[PROMPT]: Filter the entries for lines with the word "selection".

[DATA FOR THIS TASK]:
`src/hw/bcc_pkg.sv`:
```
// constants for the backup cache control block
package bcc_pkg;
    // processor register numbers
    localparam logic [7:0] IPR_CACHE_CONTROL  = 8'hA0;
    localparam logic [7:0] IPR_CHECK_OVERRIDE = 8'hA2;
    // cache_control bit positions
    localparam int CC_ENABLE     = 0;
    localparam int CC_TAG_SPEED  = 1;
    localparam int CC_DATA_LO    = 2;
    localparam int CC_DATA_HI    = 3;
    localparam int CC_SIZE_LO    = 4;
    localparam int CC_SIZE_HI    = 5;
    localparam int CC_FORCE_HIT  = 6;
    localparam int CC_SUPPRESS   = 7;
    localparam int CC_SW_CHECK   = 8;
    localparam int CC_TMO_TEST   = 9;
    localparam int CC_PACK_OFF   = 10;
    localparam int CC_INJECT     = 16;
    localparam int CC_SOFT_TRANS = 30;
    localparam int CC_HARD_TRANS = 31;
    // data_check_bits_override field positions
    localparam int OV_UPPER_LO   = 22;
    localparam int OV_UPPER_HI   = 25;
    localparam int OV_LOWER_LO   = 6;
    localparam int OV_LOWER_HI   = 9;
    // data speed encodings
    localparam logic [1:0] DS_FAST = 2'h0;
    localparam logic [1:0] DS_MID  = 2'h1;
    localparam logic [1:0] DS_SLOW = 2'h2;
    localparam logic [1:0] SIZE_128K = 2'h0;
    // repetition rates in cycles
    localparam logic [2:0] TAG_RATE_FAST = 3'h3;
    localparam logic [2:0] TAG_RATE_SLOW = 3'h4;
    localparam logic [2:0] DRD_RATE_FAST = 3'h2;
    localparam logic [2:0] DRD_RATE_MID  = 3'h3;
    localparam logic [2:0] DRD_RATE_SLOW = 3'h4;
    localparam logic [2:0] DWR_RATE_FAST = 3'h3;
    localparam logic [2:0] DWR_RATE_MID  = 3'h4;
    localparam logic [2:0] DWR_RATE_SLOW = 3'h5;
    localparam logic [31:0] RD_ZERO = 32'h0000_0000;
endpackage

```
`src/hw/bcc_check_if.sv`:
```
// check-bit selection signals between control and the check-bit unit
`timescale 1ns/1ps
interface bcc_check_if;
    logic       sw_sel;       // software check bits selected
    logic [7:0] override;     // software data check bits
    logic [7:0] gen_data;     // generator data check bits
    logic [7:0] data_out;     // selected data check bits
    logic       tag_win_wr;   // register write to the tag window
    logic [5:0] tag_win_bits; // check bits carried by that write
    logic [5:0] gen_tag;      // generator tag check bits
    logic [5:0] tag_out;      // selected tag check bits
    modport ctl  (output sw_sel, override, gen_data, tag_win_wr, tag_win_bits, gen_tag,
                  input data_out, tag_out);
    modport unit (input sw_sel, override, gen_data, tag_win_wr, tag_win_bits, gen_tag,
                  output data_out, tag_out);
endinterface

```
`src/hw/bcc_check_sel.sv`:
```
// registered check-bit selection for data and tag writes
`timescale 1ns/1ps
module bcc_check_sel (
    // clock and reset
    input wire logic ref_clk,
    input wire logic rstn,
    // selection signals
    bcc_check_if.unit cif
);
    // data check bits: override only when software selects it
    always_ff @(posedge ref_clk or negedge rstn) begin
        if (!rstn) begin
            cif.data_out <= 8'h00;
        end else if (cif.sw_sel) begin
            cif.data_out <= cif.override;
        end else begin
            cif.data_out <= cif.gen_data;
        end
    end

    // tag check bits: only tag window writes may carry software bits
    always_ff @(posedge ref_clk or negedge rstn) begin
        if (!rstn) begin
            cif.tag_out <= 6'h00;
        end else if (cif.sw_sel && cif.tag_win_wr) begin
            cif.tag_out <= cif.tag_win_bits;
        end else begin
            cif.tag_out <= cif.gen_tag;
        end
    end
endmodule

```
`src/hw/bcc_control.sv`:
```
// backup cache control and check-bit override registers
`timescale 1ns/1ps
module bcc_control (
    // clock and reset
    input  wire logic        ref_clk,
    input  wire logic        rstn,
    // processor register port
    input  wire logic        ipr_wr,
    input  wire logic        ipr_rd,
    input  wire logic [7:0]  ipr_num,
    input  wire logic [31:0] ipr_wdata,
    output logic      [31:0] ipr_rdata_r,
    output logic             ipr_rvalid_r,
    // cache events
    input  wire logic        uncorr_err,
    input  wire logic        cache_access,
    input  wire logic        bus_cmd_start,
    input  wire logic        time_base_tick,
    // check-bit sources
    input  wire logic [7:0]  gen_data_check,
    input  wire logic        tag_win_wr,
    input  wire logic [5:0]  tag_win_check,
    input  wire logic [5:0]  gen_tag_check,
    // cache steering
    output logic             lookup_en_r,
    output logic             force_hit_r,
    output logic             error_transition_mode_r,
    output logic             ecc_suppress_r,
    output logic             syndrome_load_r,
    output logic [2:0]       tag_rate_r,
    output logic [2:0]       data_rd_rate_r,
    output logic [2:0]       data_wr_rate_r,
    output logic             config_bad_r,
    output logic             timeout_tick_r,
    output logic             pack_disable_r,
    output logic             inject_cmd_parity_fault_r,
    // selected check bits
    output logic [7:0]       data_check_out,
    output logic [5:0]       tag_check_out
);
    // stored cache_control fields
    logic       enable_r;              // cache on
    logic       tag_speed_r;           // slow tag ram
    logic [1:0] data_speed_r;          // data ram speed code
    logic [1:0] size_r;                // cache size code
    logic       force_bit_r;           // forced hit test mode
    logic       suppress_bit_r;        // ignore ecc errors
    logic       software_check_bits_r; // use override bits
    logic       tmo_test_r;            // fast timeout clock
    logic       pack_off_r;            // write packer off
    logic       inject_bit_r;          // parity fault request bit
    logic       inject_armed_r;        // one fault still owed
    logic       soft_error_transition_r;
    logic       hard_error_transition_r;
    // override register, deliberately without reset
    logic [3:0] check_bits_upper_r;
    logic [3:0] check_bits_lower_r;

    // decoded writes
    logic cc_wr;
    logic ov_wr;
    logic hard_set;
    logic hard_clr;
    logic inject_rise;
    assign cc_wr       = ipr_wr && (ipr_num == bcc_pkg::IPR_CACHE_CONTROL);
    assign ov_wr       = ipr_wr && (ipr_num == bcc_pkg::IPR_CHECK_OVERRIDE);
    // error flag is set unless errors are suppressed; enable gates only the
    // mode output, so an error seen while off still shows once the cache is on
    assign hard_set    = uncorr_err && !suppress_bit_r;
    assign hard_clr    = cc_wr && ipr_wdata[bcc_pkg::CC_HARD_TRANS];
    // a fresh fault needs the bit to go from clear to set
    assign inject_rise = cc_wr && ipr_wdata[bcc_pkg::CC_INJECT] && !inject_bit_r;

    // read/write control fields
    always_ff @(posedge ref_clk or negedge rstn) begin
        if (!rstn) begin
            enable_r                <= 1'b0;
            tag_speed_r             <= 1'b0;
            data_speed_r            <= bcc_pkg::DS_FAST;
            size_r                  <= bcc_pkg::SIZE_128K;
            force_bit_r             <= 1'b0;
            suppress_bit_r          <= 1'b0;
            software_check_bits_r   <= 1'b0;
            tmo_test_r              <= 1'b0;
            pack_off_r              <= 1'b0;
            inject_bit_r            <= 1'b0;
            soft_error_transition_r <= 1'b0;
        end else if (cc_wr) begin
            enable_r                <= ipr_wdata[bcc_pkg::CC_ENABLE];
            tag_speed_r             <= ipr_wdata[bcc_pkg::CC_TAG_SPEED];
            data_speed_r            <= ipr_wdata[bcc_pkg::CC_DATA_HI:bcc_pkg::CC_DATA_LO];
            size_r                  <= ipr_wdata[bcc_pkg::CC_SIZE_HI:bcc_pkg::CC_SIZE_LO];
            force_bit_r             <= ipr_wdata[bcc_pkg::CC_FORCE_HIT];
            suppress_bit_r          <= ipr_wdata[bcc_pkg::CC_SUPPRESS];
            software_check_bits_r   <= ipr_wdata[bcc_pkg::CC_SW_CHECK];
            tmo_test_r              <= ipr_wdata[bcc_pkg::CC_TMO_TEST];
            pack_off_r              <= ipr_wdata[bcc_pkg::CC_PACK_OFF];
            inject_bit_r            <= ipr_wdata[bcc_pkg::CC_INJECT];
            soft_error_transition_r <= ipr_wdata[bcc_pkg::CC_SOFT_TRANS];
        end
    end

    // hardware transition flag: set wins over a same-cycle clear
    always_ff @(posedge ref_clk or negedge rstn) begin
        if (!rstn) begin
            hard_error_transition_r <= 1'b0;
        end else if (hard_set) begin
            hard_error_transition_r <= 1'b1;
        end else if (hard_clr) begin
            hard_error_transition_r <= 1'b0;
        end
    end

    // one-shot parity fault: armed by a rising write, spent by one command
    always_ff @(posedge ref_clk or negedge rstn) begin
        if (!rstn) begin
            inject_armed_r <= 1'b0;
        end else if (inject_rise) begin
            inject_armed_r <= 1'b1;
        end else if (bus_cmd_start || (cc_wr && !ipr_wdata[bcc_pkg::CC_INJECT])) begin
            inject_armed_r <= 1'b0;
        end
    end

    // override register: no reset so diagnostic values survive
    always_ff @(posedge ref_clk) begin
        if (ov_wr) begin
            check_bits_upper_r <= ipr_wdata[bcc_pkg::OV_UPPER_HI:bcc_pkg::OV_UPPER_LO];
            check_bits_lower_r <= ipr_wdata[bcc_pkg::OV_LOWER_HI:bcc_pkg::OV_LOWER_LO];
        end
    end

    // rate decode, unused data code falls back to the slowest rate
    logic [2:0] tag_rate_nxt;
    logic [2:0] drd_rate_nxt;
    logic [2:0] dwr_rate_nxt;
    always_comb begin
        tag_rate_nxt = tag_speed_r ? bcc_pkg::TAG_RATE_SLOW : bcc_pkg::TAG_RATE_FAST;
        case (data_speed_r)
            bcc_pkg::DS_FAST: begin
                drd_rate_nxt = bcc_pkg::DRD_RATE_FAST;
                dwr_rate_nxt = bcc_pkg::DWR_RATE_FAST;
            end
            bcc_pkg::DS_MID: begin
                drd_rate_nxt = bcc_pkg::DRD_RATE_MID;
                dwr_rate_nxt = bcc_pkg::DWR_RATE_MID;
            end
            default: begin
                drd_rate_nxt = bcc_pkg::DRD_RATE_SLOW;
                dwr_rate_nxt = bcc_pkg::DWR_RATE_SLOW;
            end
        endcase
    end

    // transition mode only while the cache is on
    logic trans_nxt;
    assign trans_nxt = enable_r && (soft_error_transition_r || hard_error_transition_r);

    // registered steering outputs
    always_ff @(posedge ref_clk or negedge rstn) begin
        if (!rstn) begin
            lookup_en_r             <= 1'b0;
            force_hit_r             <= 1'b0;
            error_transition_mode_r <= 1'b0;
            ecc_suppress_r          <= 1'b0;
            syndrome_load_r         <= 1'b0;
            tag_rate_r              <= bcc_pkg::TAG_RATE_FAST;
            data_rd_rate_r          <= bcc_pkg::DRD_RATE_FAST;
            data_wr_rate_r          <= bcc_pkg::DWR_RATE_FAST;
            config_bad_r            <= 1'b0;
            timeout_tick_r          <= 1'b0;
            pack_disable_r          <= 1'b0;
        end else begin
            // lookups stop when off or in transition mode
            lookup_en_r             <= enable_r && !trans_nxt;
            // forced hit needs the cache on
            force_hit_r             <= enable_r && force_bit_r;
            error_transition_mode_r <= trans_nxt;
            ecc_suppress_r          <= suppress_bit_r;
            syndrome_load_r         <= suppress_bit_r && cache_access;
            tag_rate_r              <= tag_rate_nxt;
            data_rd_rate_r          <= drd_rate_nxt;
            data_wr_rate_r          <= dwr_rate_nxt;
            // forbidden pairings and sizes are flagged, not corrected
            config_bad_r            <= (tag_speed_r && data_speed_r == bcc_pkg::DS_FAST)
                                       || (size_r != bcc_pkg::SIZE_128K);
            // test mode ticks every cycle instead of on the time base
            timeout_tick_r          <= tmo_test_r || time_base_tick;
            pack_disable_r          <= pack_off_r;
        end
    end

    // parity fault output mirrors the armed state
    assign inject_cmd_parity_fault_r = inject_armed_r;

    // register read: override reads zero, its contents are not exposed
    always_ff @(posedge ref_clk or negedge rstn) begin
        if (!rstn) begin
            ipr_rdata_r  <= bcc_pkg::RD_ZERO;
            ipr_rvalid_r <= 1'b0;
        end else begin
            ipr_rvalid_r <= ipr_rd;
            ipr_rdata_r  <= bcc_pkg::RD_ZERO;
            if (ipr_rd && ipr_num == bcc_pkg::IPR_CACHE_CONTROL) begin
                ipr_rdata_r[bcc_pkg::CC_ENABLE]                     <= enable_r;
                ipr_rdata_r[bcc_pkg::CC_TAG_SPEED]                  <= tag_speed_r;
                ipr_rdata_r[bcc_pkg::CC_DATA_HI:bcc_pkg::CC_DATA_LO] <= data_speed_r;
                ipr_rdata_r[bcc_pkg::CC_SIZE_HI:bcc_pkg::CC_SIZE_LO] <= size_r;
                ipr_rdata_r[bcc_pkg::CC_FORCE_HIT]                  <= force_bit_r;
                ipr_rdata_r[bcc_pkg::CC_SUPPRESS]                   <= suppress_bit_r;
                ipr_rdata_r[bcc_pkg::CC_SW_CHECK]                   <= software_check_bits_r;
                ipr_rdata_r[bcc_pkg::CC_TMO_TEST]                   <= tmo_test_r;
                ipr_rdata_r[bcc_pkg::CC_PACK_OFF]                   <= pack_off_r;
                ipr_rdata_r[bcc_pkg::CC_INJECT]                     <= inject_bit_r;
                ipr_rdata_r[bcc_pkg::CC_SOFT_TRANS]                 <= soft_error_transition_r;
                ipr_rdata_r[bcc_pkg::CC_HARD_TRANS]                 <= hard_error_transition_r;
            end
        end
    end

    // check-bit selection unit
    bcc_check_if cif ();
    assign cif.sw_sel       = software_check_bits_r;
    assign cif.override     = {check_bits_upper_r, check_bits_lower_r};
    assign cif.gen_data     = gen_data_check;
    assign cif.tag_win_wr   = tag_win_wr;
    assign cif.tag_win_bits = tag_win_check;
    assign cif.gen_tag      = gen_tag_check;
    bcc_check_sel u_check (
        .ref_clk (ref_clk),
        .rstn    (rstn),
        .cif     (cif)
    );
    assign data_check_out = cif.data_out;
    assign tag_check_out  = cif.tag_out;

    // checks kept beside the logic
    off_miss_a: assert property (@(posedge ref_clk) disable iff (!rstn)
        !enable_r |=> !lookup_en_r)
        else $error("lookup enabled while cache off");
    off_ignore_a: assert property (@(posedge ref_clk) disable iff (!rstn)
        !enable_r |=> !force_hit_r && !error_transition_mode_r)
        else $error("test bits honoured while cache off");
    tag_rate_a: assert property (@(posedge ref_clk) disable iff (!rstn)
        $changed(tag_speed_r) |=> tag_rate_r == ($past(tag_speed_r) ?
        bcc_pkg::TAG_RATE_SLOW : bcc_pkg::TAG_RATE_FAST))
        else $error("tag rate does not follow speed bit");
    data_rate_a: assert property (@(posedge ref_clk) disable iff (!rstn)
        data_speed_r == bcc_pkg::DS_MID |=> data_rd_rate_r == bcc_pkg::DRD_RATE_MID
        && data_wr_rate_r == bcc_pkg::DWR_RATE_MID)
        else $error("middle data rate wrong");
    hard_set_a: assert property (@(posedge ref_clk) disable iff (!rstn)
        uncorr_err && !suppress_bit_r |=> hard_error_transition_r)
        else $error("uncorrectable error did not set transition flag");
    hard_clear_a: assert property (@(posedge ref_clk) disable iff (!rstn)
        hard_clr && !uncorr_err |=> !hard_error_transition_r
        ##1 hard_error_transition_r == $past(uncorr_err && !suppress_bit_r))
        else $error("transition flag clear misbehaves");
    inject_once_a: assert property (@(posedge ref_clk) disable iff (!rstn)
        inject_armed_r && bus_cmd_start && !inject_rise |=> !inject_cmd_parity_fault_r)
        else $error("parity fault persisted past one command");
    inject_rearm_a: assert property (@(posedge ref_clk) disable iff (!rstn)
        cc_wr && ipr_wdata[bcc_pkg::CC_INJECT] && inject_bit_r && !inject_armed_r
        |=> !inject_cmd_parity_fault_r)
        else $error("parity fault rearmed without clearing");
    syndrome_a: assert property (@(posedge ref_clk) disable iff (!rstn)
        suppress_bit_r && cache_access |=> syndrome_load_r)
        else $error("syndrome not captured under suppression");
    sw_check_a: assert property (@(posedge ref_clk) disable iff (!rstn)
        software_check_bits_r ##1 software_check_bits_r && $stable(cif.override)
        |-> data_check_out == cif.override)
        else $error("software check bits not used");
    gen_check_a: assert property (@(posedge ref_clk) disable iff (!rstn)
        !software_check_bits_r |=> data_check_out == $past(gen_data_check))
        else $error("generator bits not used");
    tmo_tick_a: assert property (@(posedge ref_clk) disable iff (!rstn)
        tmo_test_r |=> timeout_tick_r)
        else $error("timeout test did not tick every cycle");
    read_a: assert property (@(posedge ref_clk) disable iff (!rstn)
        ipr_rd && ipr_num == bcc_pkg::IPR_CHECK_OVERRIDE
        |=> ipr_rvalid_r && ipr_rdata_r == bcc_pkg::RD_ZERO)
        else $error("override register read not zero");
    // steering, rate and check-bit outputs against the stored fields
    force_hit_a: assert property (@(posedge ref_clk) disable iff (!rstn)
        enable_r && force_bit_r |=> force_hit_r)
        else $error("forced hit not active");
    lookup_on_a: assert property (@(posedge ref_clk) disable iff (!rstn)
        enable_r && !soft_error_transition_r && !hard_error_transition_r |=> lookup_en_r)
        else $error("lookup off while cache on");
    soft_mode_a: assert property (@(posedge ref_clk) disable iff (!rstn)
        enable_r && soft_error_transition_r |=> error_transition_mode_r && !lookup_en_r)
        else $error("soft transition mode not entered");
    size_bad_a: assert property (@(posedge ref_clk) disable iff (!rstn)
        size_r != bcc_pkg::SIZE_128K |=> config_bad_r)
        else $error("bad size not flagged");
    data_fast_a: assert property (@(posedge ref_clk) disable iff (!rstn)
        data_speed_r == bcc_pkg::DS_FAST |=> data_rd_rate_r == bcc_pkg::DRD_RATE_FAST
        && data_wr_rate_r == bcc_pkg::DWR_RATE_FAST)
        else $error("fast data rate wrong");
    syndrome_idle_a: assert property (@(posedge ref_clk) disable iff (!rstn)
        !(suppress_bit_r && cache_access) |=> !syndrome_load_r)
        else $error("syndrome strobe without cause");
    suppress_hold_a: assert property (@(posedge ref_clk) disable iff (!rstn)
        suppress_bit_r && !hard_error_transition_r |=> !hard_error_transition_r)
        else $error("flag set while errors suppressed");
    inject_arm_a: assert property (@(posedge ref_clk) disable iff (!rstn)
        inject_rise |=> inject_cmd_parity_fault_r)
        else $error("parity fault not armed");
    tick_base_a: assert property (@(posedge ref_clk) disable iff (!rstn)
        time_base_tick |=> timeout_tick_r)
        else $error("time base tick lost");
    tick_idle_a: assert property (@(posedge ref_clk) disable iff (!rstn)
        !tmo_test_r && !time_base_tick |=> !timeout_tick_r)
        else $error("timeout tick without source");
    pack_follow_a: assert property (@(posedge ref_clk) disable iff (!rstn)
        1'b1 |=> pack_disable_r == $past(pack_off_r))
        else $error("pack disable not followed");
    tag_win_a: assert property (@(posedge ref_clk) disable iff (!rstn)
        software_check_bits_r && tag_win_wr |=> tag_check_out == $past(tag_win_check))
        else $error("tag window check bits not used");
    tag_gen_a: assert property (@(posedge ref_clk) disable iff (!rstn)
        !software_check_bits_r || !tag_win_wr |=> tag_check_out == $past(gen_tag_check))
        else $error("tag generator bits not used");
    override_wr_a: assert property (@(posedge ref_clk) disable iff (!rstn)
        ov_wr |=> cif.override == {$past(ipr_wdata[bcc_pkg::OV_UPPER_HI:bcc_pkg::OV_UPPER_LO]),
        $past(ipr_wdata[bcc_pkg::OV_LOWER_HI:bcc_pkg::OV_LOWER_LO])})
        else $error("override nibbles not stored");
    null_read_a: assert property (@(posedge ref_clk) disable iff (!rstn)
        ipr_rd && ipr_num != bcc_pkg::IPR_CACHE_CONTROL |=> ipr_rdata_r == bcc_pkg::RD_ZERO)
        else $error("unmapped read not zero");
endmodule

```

[WRITTEN REPLY]:
// check-bit selection signals between control and the check-bit unit
// registered check-bit selection for data and tag writes
    // selection signals
    // check-bit selection unit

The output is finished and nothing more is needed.